Brief: Could you find every line in the entries below that holds the word "only" and copy it?

Listed records:
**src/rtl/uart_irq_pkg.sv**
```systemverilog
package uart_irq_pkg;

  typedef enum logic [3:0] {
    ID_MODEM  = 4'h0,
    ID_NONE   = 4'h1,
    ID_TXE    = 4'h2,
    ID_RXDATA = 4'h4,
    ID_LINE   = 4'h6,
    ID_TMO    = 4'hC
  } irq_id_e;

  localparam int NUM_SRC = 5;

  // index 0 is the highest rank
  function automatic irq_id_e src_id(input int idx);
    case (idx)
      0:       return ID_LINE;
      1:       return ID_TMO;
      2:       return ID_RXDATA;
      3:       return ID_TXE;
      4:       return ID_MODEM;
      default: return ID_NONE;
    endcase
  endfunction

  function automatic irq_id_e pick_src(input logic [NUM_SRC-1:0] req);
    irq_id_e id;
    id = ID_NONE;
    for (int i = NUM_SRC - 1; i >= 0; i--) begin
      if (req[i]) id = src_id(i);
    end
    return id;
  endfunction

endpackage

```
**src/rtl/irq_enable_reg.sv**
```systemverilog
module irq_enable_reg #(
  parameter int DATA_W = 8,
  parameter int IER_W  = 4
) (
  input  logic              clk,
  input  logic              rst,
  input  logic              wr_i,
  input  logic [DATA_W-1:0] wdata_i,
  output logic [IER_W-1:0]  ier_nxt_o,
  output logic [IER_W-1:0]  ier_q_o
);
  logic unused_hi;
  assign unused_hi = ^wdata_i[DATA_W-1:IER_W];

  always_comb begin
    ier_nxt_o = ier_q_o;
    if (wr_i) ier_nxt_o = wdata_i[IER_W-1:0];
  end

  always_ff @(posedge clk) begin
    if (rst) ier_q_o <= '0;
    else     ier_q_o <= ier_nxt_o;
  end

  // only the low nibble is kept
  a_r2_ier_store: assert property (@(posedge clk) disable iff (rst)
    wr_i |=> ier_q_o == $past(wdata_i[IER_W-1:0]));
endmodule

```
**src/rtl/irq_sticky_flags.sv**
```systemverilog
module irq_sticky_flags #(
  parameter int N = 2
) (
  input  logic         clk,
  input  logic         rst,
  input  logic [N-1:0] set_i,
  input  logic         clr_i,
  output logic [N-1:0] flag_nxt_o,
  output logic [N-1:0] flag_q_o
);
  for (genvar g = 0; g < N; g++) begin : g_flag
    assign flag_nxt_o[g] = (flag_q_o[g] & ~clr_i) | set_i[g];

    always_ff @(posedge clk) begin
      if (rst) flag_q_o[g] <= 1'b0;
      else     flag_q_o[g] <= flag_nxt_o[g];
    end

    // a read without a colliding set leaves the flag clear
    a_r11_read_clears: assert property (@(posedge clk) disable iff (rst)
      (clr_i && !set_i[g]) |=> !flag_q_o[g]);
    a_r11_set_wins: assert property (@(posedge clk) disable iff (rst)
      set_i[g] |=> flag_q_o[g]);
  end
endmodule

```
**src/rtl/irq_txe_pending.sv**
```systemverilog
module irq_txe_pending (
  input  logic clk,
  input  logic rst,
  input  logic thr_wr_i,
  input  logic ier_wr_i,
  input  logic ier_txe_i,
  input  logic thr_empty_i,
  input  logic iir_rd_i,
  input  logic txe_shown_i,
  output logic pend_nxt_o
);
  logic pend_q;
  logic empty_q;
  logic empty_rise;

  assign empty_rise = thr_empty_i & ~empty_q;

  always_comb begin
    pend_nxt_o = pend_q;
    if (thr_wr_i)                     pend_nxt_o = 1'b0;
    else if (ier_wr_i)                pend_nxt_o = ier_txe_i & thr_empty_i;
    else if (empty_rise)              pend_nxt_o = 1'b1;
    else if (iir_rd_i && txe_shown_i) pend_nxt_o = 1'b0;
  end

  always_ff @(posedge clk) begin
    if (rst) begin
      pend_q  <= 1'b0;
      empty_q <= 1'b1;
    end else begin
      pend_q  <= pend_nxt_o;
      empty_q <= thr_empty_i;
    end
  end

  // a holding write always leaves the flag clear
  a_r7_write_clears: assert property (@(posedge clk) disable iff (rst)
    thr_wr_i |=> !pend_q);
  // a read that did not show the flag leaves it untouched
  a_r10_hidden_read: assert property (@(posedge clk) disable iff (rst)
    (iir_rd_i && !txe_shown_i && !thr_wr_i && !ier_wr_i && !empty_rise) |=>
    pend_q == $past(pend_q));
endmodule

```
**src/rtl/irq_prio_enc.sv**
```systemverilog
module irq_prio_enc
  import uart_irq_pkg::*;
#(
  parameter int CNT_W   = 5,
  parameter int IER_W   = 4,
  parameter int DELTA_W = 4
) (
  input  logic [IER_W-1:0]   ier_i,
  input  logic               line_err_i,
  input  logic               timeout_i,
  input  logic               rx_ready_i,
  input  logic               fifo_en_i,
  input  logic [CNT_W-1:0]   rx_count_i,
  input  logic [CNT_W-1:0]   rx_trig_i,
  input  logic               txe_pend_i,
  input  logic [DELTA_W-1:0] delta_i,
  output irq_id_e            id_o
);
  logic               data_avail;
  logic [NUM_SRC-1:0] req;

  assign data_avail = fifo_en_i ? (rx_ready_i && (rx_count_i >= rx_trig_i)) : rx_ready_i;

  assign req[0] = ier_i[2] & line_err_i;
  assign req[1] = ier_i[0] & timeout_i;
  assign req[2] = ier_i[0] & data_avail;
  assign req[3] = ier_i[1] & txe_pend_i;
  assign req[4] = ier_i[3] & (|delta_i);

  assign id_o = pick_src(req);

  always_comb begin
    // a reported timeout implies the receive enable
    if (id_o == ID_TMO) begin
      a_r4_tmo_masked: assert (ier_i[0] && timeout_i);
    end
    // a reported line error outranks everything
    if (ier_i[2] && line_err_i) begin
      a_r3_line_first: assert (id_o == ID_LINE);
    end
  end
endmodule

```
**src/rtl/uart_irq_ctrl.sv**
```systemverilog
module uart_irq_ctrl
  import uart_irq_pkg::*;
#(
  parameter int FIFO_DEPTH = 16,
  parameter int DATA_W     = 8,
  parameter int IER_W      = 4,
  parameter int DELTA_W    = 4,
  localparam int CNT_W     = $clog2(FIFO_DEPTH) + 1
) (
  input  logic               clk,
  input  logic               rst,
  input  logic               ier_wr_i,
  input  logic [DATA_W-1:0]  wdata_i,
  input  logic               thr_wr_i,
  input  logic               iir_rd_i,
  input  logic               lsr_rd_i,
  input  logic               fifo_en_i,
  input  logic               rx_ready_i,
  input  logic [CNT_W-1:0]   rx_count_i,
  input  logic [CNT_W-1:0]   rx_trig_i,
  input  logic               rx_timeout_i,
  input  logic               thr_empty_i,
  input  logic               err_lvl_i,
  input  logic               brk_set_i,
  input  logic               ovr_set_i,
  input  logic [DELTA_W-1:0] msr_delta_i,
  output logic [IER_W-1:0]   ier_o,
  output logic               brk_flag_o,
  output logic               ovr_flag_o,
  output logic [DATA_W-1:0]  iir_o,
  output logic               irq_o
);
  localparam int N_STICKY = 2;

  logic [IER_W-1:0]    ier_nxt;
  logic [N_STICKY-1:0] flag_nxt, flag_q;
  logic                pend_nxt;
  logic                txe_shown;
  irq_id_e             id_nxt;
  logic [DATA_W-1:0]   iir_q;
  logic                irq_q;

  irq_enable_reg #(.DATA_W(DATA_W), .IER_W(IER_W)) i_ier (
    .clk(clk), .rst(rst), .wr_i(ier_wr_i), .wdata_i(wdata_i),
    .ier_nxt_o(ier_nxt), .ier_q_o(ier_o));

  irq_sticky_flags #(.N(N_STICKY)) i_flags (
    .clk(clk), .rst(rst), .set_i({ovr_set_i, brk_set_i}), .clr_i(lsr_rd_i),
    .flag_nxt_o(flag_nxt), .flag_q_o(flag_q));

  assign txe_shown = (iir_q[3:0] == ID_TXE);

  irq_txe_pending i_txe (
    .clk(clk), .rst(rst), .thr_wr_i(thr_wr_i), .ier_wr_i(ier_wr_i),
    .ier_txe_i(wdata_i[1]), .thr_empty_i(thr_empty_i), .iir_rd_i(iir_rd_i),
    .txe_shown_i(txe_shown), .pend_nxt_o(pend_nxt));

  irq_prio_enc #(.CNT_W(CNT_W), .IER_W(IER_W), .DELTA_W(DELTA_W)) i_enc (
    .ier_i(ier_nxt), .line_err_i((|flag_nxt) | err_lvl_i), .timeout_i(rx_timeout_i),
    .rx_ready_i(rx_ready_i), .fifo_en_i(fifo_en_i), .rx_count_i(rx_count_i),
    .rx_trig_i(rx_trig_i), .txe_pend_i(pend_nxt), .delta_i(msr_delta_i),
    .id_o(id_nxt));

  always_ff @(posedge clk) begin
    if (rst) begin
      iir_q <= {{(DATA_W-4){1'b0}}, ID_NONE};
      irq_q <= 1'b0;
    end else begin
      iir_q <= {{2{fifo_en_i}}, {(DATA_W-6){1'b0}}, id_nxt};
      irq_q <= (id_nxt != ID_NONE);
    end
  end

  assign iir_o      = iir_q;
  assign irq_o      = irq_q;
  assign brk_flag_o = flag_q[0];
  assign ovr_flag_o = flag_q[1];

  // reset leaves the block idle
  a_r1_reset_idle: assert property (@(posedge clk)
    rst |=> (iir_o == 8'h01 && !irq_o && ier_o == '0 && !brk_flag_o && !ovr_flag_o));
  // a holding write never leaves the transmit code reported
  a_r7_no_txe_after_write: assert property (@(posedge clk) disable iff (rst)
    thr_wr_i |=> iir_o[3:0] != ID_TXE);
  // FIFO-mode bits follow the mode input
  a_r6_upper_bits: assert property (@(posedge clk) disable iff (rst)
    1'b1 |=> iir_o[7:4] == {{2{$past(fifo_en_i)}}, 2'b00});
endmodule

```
--
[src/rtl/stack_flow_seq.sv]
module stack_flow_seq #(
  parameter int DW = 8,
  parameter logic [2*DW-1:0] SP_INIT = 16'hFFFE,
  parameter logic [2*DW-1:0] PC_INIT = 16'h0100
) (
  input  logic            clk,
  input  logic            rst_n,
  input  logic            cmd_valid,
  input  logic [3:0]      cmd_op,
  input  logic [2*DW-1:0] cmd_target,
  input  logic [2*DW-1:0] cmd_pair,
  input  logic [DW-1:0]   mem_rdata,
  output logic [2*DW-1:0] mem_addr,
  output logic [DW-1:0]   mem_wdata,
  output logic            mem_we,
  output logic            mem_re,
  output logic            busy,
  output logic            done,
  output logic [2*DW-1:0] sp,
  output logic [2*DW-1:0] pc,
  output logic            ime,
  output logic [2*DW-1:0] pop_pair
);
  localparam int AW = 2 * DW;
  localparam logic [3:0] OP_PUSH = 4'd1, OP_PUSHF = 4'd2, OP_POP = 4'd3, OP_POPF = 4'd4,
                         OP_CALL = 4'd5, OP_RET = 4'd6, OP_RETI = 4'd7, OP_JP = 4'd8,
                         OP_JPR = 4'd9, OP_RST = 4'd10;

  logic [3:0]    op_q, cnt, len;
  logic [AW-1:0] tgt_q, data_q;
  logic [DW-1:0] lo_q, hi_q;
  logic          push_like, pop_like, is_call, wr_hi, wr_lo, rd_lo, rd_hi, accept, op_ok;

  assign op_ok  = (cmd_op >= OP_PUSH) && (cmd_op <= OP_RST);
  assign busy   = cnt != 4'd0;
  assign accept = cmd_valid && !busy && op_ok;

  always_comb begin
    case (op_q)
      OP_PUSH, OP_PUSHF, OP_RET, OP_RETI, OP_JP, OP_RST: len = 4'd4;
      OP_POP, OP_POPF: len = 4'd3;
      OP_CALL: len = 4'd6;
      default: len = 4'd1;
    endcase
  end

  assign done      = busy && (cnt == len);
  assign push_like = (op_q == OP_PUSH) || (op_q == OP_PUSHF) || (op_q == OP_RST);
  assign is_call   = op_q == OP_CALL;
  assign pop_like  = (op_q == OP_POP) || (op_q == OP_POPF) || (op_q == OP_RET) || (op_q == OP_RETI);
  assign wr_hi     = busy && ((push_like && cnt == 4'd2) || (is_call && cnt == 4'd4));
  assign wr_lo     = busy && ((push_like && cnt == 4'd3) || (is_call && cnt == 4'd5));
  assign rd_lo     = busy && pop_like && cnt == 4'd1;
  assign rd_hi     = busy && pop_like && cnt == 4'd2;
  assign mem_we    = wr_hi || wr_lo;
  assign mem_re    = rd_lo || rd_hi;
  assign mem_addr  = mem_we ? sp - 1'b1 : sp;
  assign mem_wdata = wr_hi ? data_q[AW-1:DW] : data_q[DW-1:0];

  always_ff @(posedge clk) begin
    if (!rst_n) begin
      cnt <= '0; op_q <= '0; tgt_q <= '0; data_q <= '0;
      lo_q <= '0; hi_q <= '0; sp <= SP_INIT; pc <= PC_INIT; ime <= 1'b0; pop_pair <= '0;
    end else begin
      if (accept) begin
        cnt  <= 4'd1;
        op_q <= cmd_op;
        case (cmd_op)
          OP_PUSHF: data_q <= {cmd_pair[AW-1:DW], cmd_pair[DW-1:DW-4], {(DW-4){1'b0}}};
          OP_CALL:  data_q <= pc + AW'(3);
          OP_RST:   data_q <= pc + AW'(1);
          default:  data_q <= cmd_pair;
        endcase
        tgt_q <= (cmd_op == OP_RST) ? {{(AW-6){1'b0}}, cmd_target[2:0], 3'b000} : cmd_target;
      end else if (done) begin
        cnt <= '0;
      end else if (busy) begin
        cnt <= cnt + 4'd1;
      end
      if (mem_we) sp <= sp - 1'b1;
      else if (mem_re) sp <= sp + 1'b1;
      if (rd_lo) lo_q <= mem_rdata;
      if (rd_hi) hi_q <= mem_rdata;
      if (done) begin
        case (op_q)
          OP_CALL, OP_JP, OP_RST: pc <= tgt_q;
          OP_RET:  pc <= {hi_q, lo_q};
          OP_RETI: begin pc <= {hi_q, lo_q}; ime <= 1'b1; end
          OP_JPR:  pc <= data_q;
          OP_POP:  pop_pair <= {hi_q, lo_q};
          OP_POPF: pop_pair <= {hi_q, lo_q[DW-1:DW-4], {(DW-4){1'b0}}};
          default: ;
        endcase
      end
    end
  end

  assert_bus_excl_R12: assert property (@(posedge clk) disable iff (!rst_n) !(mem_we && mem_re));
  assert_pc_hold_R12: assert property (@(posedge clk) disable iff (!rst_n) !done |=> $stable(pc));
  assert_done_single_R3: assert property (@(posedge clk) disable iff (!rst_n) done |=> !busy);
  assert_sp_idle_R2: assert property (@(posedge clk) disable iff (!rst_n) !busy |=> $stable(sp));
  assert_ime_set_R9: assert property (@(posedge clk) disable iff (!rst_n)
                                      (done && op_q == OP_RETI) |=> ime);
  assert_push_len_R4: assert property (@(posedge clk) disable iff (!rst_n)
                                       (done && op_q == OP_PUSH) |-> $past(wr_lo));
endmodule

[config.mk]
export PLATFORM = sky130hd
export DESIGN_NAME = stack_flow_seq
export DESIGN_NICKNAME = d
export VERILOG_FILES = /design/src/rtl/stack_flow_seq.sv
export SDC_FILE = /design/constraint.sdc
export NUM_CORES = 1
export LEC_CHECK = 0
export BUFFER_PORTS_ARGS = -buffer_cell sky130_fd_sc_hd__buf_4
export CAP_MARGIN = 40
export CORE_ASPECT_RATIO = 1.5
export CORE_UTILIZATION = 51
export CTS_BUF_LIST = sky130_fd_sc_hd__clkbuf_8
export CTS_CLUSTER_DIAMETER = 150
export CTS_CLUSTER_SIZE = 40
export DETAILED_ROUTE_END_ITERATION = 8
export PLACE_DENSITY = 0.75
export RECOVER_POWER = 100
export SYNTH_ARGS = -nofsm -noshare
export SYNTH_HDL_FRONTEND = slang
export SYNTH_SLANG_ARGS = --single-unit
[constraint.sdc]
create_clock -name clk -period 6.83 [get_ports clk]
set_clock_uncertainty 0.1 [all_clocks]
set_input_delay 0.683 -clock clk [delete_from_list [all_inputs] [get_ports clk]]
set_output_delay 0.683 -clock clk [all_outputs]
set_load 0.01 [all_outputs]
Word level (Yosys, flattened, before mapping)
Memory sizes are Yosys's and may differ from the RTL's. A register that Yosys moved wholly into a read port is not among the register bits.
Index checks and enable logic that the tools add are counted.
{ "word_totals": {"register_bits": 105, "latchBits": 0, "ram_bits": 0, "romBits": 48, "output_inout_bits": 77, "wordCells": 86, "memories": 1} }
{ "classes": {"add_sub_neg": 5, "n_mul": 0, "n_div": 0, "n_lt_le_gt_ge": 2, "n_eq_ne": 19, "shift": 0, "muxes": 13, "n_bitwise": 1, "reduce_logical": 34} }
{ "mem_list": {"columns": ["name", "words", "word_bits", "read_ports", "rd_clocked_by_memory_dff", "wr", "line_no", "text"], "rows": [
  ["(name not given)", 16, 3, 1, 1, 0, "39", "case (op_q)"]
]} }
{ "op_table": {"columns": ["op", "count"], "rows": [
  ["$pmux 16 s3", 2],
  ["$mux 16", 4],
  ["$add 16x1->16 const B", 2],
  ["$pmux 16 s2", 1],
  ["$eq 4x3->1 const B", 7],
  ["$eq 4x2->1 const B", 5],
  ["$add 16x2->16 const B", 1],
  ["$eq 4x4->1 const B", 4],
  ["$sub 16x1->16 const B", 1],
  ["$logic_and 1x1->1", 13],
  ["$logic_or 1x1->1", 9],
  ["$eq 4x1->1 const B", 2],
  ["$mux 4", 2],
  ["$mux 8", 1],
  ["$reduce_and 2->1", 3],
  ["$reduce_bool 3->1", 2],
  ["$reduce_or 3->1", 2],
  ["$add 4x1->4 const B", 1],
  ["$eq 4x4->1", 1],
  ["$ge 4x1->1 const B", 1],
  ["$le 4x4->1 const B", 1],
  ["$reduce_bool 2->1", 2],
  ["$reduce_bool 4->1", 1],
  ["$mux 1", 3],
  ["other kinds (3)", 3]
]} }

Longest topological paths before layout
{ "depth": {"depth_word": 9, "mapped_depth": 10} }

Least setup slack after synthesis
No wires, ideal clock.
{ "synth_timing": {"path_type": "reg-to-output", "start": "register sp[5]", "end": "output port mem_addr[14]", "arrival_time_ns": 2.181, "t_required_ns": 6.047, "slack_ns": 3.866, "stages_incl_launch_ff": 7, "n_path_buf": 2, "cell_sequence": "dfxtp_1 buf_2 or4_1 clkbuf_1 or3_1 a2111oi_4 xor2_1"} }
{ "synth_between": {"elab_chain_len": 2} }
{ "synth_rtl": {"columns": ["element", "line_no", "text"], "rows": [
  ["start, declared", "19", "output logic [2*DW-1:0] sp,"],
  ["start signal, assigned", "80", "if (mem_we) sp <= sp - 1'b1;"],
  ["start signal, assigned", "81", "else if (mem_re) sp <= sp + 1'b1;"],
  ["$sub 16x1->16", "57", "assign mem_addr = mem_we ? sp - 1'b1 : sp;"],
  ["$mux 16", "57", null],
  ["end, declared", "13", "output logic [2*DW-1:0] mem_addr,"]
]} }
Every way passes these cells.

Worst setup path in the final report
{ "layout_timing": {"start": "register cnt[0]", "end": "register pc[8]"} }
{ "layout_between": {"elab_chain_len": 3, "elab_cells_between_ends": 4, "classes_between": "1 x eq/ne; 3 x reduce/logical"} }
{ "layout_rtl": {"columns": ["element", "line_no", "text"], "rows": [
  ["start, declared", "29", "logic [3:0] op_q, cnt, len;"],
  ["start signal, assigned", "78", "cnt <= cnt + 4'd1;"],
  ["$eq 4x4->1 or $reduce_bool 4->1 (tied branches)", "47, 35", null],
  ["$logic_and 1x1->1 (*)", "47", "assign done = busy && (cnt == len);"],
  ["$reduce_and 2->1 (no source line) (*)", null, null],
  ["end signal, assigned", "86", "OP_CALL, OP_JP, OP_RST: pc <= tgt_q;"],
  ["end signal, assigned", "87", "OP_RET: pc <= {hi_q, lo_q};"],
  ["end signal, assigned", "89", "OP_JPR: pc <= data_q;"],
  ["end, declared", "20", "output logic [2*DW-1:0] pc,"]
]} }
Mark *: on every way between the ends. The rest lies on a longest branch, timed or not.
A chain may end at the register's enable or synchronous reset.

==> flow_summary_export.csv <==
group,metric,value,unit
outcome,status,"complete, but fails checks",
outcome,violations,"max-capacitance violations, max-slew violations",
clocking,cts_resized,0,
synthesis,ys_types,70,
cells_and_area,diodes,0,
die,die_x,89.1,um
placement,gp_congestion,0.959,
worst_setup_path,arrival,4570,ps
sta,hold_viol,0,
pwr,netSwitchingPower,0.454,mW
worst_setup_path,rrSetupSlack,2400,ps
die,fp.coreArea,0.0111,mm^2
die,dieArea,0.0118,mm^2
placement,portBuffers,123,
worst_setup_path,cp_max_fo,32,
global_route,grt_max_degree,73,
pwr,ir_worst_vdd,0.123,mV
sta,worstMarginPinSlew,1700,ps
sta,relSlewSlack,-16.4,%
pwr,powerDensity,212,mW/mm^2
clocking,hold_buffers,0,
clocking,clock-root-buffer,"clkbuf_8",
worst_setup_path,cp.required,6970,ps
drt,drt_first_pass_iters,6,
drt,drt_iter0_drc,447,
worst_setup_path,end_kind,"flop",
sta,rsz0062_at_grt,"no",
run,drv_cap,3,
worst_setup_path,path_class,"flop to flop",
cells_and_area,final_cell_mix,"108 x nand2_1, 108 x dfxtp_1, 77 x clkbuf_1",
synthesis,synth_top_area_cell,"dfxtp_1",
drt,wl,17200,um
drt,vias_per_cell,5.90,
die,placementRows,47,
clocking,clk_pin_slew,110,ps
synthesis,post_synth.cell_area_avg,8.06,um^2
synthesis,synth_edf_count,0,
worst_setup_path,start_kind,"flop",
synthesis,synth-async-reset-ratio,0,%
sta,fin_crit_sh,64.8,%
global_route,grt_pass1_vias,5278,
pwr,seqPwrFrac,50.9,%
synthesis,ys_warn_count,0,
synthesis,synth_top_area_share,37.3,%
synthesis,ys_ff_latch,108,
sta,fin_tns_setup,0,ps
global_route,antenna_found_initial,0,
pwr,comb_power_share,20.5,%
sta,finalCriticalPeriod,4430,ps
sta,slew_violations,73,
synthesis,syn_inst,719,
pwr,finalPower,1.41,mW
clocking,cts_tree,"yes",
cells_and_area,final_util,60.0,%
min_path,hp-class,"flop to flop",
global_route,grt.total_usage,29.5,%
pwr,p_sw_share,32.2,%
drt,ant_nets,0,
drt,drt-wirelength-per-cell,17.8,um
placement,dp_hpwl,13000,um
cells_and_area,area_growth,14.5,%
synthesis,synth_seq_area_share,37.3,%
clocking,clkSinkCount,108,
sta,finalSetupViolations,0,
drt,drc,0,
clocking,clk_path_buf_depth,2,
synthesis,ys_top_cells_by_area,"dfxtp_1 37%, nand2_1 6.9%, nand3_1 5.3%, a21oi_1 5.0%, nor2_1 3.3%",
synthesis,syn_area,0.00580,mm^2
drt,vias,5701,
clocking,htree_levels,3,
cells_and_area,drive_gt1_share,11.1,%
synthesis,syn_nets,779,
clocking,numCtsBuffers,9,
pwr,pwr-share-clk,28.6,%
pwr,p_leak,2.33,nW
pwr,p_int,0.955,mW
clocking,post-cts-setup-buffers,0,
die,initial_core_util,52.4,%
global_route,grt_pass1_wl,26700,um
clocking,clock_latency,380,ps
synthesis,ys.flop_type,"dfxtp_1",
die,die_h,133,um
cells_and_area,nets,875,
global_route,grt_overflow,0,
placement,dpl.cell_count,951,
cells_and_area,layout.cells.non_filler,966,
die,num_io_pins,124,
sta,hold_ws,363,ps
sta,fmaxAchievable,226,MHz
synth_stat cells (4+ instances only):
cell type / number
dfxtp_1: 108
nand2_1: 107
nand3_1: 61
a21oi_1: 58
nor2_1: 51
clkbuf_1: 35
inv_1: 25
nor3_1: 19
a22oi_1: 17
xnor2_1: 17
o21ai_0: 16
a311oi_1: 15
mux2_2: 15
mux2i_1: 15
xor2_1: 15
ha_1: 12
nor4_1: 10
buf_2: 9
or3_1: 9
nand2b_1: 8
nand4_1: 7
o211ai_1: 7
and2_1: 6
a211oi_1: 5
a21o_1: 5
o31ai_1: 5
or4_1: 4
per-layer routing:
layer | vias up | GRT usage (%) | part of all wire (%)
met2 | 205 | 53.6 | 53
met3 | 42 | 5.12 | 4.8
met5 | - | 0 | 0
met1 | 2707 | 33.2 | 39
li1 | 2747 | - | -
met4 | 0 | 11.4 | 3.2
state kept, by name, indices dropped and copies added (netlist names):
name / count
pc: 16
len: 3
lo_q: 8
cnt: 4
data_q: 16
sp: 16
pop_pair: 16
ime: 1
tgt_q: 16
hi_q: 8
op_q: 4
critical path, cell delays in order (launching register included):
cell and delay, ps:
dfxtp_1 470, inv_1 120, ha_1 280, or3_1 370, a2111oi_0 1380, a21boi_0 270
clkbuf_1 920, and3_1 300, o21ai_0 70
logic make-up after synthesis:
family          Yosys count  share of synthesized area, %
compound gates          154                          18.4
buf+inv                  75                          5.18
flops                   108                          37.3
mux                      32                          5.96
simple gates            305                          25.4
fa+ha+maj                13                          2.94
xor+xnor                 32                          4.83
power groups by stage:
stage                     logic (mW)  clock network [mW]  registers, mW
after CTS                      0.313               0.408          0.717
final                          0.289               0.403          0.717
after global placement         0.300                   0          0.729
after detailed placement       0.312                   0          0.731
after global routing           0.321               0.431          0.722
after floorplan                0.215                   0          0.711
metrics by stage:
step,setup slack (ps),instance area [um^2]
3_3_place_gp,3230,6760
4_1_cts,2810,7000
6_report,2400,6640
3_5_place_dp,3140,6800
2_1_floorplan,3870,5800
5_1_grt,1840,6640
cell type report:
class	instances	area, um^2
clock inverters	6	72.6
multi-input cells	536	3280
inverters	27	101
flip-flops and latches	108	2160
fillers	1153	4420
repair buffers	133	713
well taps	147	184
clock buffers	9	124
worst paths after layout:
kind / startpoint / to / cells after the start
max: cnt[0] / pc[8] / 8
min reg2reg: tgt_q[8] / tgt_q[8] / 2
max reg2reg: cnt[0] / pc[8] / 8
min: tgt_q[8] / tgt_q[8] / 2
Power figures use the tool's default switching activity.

Response area:
  // only the low nibble is kept
synth_stat cells (4+ instances only):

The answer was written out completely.